Most A/B Tests Don't Produce Significant Results

Experimenting remains a crucial aspect of marketing

Experimenting is a crucial part of media and marketing, but many internal tests fail to produce tangible effects.

About two-thirds of brand marketers use A/B testing to improve conversion rates, according to research by Econsultancy and Red Eye. Marketers also rely on A/B testing to optimize the landing pages of their ads. And publishers use A/B testing to personalize content for users and find headlines and images that drive traffic.

While A/B testing is common among publishers and marketers, most A/B tests fail to produce statistically significantly results. According to a survey of 3,900 professionals worldwide by UserTesting, fewer than 20% of respondents reported that their A/B tests produce significant results 80% of the time.
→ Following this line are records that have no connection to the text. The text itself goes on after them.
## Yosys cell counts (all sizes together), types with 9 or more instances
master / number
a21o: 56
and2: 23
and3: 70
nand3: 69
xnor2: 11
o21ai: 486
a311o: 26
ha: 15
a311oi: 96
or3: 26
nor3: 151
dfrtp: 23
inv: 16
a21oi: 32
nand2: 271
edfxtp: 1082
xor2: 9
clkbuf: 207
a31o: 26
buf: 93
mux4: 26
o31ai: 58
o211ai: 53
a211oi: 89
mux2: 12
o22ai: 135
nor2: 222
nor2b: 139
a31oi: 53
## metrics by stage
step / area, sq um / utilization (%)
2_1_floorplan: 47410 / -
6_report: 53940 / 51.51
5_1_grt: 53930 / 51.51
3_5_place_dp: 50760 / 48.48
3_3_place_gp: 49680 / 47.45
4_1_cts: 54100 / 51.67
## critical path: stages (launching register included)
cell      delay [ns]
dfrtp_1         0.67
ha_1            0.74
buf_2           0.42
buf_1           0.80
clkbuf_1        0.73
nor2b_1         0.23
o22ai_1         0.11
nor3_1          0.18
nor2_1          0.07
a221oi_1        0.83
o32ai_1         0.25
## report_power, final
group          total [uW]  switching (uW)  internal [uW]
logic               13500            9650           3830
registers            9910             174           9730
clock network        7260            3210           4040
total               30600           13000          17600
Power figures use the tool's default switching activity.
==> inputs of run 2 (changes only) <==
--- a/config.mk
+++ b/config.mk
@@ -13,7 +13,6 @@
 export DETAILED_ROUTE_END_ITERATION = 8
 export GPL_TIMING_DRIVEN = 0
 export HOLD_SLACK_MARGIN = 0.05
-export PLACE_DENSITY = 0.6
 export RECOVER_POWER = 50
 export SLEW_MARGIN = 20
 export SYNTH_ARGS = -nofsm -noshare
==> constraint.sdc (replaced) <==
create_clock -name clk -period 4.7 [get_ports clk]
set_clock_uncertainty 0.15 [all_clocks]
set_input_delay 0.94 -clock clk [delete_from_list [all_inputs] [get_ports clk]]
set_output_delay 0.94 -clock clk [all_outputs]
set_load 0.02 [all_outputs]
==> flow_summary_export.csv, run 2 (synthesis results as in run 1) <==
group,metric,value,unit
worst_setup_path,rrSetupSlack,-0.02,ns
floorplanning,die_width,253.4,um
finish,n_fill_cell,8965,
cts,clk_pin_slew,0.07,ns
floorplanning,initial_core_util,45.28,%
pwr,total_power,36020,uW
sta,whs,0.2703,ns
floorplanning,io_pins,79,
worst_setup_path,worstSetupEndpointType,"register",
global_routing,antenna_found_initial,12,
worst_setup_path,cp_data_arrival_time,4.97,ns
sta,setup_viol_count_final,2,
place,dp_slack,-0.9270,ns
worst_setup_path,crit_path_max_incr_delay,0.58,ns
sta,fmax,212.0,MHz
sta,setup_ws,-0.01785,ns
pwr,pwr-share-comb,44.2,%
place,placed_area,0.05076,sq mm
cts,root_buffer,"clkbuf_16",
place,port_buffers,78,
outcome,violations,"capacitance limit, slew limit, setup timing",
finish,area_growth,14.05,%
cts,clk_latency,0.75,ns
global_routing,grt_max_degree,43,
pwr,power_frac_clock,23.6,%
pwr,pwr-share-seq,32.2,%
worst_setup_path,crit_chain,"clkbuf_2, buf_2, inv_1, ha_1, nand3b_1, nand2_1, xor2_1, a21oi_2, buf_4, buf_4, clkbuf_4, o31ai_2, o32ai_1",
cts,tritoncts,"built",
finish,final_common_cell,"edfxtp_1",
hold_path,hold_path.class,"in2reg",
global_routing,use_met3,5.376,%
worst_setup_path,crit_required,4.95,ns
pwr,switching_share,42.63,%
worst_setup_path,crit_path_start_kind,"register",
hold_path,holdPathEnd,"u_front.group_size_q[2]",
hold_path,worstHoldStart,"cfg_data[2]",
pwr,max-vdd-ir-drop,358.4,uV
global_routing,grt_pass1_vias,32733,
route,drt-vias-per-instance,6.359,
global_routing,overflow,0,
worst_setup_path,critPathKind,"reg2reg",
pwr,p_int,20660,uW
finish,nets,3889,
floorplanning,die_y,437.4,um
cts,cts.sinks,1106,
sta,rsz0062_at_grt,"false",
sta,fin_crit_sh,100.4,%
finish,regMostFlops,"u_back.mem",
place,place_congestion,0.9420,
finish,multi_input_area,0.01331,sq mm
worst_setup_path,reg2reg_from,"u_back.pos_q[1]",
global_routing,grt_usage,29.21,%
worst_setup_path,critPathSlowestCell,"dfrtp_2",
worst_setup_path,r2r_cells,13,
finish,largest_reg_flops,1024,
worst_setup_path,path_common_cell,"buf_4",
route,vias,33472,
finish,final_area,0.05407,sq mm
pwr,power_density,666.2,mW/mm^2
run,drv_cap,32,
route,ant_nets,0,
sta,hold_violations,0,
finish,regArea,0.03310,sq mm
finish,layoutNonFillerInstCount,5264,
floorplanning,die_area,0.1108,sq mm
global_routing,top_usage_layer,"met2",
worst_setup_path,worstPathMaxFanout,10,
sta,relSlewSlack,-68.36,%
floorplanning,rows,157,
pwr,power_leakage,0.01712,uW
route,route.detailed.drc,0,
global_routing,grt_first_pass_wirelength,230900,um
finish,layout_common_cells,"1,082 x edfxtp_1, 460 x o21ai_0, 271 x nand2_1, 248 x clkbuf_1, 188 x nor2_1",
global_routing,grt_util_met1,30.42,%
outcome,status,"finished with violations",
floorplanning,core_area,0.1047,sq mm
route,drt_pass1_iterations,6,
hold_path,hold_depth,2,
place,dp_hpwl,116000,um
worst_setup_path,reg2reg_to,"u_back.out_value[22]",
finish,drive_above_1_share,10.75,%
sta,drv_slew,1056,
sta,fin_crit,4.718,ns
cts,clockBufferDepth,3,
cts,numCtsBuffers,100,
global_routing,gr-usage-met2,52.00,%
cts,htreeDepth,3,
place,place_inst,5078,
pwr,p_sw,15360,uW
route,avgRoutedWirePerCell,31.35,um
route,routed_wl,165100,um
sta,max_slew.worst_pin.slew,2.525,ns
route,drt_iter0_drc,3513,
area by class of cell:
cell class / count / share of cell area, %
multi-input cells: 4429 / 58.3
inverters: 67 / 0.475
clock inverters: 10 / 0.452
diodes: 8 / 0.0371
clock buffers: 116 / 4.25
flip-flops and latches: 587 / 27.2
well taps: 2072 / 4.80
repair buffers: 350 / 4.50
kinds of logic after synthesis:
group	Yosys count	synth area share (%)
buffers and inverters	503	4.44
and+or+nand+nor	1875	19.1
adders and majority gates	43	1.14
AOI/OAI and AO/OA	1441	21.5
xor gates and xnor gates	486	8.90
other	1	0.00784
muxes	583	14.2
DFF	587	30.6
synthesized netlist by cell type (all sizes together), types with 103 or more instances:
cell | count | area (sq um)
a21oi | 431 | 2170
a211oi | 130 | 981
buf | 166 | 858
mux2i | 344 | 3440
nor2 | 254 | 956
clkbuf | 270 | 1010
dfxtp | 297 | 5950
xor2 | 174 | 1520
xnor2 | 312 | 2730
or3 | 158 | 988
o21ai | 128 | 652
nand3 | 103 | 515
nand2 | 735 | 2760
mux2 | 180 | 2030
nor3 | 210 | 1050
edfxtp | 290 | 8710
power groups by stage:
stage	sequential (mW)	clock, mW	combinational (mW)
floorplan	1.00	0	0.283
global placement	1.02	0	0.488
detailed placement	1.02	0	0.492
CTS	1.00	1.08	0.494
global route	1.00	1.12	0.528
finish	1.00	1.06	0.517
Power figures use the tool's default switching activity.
===== src/rtl/wsp_pkg.sv =====
// Shared types, constants and microcode table of the wheel speed PID step core.
package wsp_pkg;

  localparam int WHEELS     = 4;
  localparam int SLOT_W     = (WHEELS > 1) ? $clog2(WHEELS) : 1;
  localparam int WHEEL_W    = 2;
  localparam int FIELD_W    = 16;
  localparam int MAG_W      = FIELD_W + 1;
  localparam int LIMIT_W    = 20;
  localparam int CFG_IDX_W  = 3;
  localparam int CFG_DATA_W = 20;
  localparam int INTEG_W    = 21;
  localparam int ERR_W      = 18;
  localparam int DER_W      = 17;
  localparam int OPB_W      = INTEG_W + 1;
  localparam int OPA_W      = FIELD_W + 1;
  localparam int PROD_W     = OPA_W + OPB_W;
  localparam int ACC_W      = 40;
  localparam int FRAC_W     = 8;
  localparam int PC_W       = 4;

  typedef enum logic [CFG_IDX_W-1:0] {
    REG_PROP_GAIN   = 3'd0,
    REG_INT_GAIN    = 3'd1,
    REG_DER_GAIN    = 3'd2,
    REG_RPM_PER_TK  = 3'd3,
    REG_INT_LIMIT   = 3'd4,
    REG_DRIVE_MIN   = 3'd5,
    REG_DRIVE_MAX   = 3'd6
  } cfg_reg_e;

  typedef struct packed {
    logic [FIELD_W-1:0] prop_gain;
    logic [FIELD_W-1:0] int_gain_dt;
    logic [FIELD_W-1:0] der_gain_per_dt;
    logic [FIELD_W-1:0] rpm_per_tick;
    logic [LIMIT_W-1:0] integral_limit;
    logic [FIELD_W-1:0] drive_min;
    logic [FIELD_W-1:0] drive_max;
  } cfg_t;

  typedef enum logic [1:0] {
    COND_NONE,
    COND_NO_REQ,
    COND_KD_ZERO,
    COND_OUT_FULL
  } cond_e;

  typedef enum logic [1:0] {
    A_RPM,
    A_KP,
    A_KI,
    A_KD
  } a_sel_e;

  typedef enum logic [1:0] {
    B_TICKS,
    B_ERR,
    B_INTEG,
    B_DERIV
  } b_sel_e;

  typedef enum logic [1:0] {
    ACC_HOLD,
    ACC_LOAD,
    ACC_ADD,
    ACC_SCALE
  } acc_op_e;

  typedef struct packed {
    cond_e           cond;
    logic [PC_W-1:0] target;
    logic            last;
    a_sel_e          a_sel;
    b_sel_e          b_sel;
    logic            mul_en;
    acc_op_e         acc_op;
    logic            speed_ld;
    logic            integ_ld;
    logic            drive_ld;
    logic            out_ld;
  } uword_t;

  typedef struct packed {
    logic    capture;
    a_sel_e  a_sel;
    b_sel_e  b_sel;
    logic    mul_en;
    acc_op_e acc_op;
    logic    speed_ld;
    logic    integ_ld;
    logic    drive_ld;
    logic    out_ld;
  } ctrl_t;

  localparam logic [PC_W-1:0] PC_START = '0;

  localparam uword_t UW_NOP = '{cond: COND_NONE, target: PC_START, last: 1'b0,
                                a_sel: A_RPM, b_sel: B_TICKS, mul_en: 1'b0,
                                acc_op: ACC_HOLD, speed_ld: 1'b0, integ_ld: 1'b0,
                                drive_ld: 1'b0, out_ld: 1'b0};

  function automatic uword_t ucode(input logic [PC_W-1:0] pc);
    uword_t w;
    w = UW_NOP;
    case (pc)
      4'd0: begin
        w.cond   = COND_NO_REQ;
        w.target = 4'd0;
      end
      4'd1: begin
        w.a_sel  = A_RPM;
        w.b_sel  = B_TICKS;
        w.mul_en = 1'b1;
      end
      4'd2: begin
        w.speed_ld = 1'b1;
      end
      4'd3: begin
        w.integ_ld = 1'b1;
        w.a_sel    = A_KP;
        w.b_sel    = B_ERR;
        w.mul_en   = 1'b1;
      end
      4'd4: begin
        w.acc_op = ACC_LOAD;
        w.a_sel  = A_KI;
        w.b_sel  = B_INTEG;
        w.mul_en = 1'b1;
      end
      4'd5: begin
        w.acc_op = ACC_ADD;
        w.a_sel  = A_KD;
        w.b_sel  = B_DERIV;
        w.mul_en = 1'b1;
        w.cond   = COND_KD_ZERO;
        w.target = 4'd7;
      end
      4'd6: begin
        w.acc_op = ACC_ADD;
      end
      4'd7: begin
        w.acc_op = ACC_SCALE;
      end
      4'd8: begin
        w.drive_ld = 1'b1;
      end
      4'd9: begin
        w.out_ld = 1'b1;
        w.cond   = COND_OUT_FULL;
        w.target = 4'd9;
        w.last   = 1'b1;
      end
      default: begin
        w.last = 1'b1;
      end
    endcase
    return w;
  endfunction

  function automatic logic [MAG_W-1:0] mag17(input logic [FIELD_W-1:0] v);
    logic signed [MAG_W-1:0] sx;
    sx = {v[FIELD_W-1], v};
    return v[FIELD_W-1] ? MAG_W'(-sx) : MAG_W'(sx);
  endfunction

  function automatic logic [SLOT_W-1:0] slot_of(input logic [WHEEL_W-1:0] wheel);
    logic [4:0] w;
    w = 5'(wheel);
    for (int k = 0; k < 3; k++) begin
      if (w >= 5'(WHEELS)) w = w - 5'(WHEELS);
    end
    return w[SLOT_W-1:0];
  endfunction

endpackage


===== src/rtl/wsp_if.sv =====
// Request channel interfaces: item input, result output and register write.
interface wsp_in_if;
  logic                                 valid;
  logic                                 ready;
  logic [wsp_pkg::WHEEL_W-1:0]          wheel;
  logic signed [wsp_pkg::FIELD_W-1:0]   tick_delta;
  logic signed [wsp_pkg::FIELD_W-1:0]   target_rpm;
  modport source (output valid, wheel, tick_delta, target_rpm, input ready);
  modport sink   (input valid, wheel, tick_delta, target_rpm, output ready);
endinterface

interface wsp_out_if;
  logic                         valid;
  logic                         ready;
  logic [wsp_pkg::WHEEL_W-1:0]  wheel_out;
  logic [wsp_pkg::FIELD_W-1:0]  speed_rpm;
  logic [wsp_pkg::FIELD_W-1:0]  drive;
  modport source (output valid, wheel_out, speed_rpm, drive, input ready);
  modport sink   (input valid, wheel_out, speed_rpm, drive, output ready);
endinterface

interface wsp_cfg_if;
  logic                            valid;
  logic                            ready;
  logic [wsp_pkg::CFG_IDX_W-1:0]   index;
  logic [wsp_pkg::CFG_DATA_W-1:0]  data;
  modport source (output valid, index, data, input ready);
  modport sink   (input valid, index, data, output ready);
endinterface


===== src/rtl/wsp_cfg_regs.sv =====
// Configuration register file with reset values and write decode.
module wsp_cfg_regs (
  input  logic                             clk_i,
  input  logic                             rst_ni,
  input  logic                             wr_valid_i,
  input  logic [wsp_pkg::CFG_IDX_W-1:0]    wr_index_i,
  input  logic [wsp_pkg::CFG_DATA_W-1:0]   wr_data_i,
  output logic                             wr_ready_o,
  output wsp_pkg::cfg_t                    cfg_o
);
  import wsp_pkg::*;

  cfg_t cfg_q, cfg_d;

  assign wr_ready_o = 1'b1;
  assign cfg_o      = cfg_q;

  always_comb begin
    cfg_d = cfg_q;
    if (wr_valid_i) begin
      case (wr_index_i)
        REG_PROP_GAIN:  cfg_d.prop_gain       = wr_data_i[FIELD_W-1:0];
        REG_INT_GAIN:   cfg_d.int_gain_dt     = wr_data_i[FIELD_W-1:0];
        REG_DER_GAIN:   cfg_d.der_gain_per_dt = wr_data_i[FIELD_W-1:0];
        REG_RPM_PER_TK: cfg_d.rpm_per_tick    = wr_data_i[FIELD_W-1:0];
        REG_INT_LIMIT:  cfg_d.integral_limit  = wr_data_i[LIMIT_W-1:0];
        REG_DRIVE_MIN:  cfg_d.drive_min       = wr_data_i[FIELD_W-1:0];
        REG_DRIVE_MAX:  cfg_d.drive_max       = wr_data_i[FIELD_W-1:0];
        default:        cfg_d = cfg_q;
      endcase
    end
  end

  always_ff @(posedge clk_i or negedge rst_ni) begin
    if (!rst_ni) begin
      cfg_q.prop_gain       <= 16'd128;
      cfg_q.int_gain_dt     <= 16'd13;
      cfg_q.der_gain_per_dt <= 16'd0;
      cfg_q.rpm_per_tick    <= 16'd1536;
      cfg_q.integral_limit  <= 20'd3000;
      cfg_q.drive_min       <= 16'd1;
      cfg_q.drive_max       <= 16'd65535;
    end else begin
      cfg_q <= cfg_d;
    end
  end

endmodule


===== src/rtl/wsp_sequencer.sv =====
// Microcode sequencer: step counter, control store lookup and conditional jumps.
module wsp_sequencer (
  input  logic           clk_i,
  input  logic           rst_ni,
  input  logic           in_valid_i,
  input  logic           out_full_i,
  input  logic           kd_zero_i,
  output logic           in_ready_o,
  output wsp_pkg::ctrl_t ctrl_o
);
  import wsp_pkg::*;

  logic [PC_W-1:0] pc_q, pc_d;
  uword_t          uw;
  logic            cond_hit;

  assign uw         = ucode(pc_q);
  assign in_ready_o = (pc_q == PC_START);

  always_comb begin
    case (uw.cond)
      COND_NONE:     cond_hit = 1'b0;
      COND_NO_REQ:   cond_hit = !in_valid_i;
      COND_KD_ZERO:  cond_hit = kd_zero_i;
      COND_OUT_FULL: cond_hit = out_full_i;
      default:       cond_hit = 1'b0;
    endcase
  end

  always_comb begin
    if (cond_hit) begin
      pc_d = uw.target;
    end else if (uw.last) begin
      pc_d = PC_START;
    end else begin
      pc_d = pc_q + 1'b1;
    end
  end

  always_comb begin
    ctrl_o.capture  = in_ready_o && in_valid_i;
    ctrl_o.a_sel    = uw.a_sel;
    ctrl_o.b_sel    = uw.b_sel;
    ctrl_o.mul_en   = uw.mul_en;
    ctrl_o.acc_op   = uw.acc_op;
    ctrl_o.speed_ld = uw.speed_ld;
    ctrl_o.integ_ld = uw.integ_ld;
    ctrl_o.drive_ld = uw.drive_ld;
    ctrl_o.out_ld   = uw.out_ld && !out_full_i;
  end

  always_ff @(posedge clk_i or negedge rst_ni) begin
    if (!rst_ni) begin
      pc_q <= PC_START;
    end else begin
      pc_q <= pc_d;
    end
  end

endmodule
A similar analysis by Appsumo concluded that only one of every eight A/B tests lead to significant change. Although many A/B tests don’t produce significant results, it’d be irresponsible of marketers to eliminate A/B testing from their media plans, according to John Donahue, chief product officer of programmatic platform Sonobi.

“The benefits of A/B testing are undeniable,” Donahue said. “Developing any creative project there are a lot of assumptions, A/B testing allows you to remove those assumptions.”

In some instances, A/B testing call-to-action features and ad headlines can save marketers 40% of their media budget on ad platforms like Facebook, according to Donahue. Part of the reason the listicle publisher Ranker is able to make money from buying traffic off Facebook is because Ranker frequently tests which audience targets it can reach at a low price.

Of course, it’d be unrealistic to expect every A/B test to facilitate meaningful results. And similar to how scientists learn from their failed experiments, marketers can learn from A/B tests that didn’t yield anything.

While some tests fail due to bad design, another reason many A/B tests don’t produce significant results is because the sampling traffic that’s powering the test isn’t large enough to lead to conclusive evidence, according to Mani Gandham, CEO of content marketing company Instinctive. Gandham said that if the size of the test’s sample isn’t properly put into context, marketers can end up with experiments that “result in rather fuzzy results, and a tiny relative difference in performance can easily be mistaken for a clear signal.”